Prompt: Go through the data below and return each line where the string "class" appears.

Available records:

....

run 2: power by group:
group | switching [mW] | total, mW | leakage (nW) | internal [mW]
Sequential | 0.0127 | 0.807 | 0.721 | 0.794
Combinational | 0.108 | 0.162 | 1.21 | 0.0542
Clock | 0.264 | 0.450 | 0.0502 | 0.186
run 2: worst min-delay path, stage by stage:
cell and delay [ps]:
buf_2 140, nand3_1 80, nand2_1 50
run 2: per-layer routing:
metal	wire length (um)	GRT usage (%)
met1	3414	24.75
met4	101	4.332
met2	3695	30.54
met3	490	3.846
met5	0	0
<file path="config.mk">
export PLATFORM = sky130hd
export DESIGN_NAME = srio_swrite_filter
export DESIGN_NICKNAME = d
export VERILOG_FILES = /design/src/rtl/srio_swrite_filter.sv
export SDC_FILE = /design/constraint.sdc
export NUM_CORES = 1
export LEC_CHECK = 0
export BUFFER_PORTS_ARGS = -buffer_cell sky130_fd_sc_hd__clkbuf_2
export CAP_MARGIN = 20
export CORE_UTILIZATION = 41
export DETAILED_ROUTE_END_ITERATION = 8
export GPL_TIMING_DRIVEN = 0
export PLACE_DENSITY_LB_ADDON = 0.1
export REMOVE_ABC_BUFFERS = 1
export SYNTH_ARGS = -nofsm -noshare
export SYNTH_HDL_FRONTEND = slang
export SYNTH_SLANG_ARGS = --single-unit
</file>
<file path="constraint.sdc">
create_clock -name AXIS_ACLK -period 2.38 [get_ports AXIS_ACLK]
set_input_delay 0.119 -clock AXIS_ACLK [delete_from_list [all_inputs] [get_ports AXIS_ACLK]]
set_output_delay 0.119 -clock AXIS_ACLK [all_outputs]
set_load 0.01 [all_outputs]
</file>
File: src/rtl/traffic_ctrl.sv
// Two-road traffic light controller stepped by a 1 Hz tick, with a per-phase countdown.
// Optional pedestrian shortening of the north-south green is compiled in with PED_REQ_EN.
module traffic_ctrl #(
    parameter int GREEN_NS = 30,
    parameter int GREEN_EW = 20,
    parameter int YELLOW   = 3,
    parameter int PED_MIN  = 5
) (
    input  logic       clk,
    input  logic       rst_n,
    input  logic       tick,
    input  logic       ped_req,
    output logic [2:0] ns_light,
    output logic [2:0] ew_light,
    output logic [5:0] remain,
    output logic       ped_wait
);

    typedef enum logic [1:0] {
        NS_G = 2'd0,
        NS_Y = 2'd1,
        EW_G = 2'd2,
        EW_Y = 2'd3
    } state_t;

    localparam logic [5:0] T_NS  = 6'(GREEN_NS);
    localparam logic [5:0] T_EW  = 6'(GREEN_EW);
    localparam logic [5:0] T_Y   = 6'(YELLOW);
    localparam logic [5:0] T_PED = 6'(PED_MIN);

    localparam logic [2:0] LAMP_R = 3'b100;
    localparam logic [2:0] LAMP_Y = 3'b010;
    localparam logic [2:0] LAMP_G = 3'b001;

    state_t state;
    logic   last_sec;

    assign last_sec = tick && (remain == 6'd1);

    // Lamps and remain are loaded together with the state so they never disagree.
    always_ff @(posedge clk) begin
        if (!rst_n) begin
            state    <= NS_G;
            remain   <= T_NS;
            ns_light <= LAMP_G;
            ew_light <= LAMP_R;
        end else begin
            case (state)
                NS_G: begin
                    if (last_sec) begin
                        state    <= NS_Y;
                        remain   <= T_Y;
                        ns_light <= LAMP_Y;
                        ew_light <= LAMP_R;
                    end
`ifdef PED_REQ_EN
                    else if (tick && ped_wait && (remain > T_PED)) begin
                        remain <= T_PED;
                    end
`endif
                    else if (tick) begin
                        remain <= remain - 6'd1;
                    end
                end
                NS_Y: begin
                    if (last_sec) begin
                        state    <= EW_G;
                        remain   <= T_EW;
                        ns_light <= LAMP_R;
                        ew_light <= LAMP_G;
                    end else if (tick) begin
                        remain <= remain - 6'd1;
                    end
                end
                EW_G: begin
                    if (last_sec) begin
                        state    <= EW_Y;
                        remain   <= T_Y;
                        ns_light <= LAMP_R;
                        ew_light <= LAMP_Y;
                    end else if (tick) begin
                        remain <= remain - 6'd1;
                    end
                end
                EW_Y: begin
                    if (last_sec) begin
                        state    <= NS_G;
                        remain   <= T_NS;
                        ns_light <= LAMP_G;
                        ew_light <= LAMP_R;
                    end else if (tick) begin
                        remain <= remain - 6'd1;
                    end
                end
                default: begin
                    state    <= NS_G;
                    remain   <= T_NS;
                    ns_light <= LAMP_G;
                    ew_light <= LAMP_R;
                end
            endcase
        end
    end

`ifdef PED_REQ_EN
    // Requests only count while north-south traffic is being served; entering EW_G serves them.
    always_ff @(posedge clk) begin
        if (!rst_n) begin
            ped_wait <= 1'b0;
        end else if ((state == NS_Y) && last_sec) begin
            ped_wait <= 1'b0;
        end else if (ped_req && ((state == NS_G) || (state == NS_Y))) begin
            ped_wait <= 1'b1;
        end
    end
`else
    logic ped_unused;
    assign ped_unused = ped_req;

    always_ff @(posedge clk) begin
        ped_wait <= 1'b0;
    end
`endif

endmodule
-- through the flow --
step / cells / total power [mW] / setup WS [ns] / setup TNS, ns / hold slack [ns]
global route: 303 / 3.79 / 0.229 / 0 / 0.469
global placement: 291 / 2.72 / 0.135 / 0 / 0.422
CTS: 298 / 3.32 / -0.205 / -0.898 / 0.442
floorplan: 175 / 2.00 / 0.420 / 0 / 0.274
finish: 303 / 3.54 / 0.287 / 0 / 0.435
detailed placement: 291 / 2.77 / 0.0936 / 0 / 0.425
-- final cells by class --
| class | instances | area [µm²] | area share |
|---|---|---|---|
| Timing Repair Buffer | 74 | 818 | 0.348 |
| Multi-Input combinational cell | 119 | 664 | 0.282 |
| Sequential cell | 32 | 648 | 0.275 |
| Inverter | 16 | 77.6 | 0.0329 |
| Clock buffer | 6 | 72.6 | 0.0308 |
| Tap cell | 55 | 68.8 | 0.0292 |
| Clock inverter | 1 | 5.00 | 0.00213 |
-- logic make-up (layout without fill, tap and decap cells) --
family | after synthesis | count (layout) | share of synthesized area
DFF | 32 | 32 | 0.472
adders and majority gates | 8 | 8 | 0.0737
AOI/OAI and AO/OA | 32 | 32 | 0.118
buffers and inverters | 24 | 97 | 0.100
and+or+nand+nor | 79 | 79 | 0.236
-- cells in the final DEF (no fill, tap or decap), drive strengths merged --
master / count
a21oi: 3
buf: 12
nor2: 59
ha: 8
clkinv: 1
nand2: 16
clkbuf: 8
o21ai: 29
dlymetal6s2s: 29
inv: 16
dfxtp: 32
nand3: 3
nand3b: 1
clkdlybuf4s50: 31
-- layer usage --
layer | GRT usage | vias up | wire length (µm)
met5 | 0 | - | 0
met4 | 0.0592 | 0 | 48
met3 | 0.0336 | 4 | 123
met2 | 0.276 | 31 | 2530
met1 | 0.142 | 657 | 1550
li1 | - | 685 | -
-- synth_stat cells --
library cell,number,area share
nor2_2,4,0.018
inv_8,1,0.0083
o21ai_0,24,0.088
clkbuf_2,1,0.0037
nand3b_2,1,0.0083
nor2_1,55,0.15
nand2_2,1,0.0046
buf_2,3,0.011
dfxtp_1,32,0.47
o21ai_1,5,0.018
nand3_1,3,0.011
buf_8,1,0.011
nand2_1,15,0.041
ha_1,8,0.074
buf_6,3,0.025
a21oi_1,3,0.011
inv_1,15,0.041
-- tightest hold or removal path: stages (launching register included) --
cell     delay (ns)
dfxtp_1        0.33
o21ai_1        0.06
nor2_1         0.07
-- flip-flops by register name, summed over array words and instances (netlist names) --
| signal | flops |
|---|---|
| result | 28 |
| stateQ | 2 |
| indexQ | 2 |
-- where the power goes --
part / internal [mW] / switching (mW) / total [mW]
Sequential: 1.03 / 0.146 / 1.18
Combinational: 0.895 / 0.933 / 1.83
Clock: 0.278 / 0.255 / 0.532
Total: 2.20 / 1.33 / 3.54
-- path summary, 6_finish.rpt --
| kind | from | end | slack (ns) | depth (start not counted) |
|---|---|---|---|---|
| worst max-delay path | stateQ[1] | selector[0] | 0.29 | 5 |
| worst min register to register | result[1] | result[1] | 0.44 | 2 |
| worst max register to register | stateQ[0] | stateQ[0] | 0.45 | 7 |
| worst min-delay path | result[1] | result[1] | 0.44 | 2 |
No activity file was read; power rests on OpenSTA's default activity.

....

Finished exercise:
-- final cells by class --
| class | instances | area [µm²] | area share |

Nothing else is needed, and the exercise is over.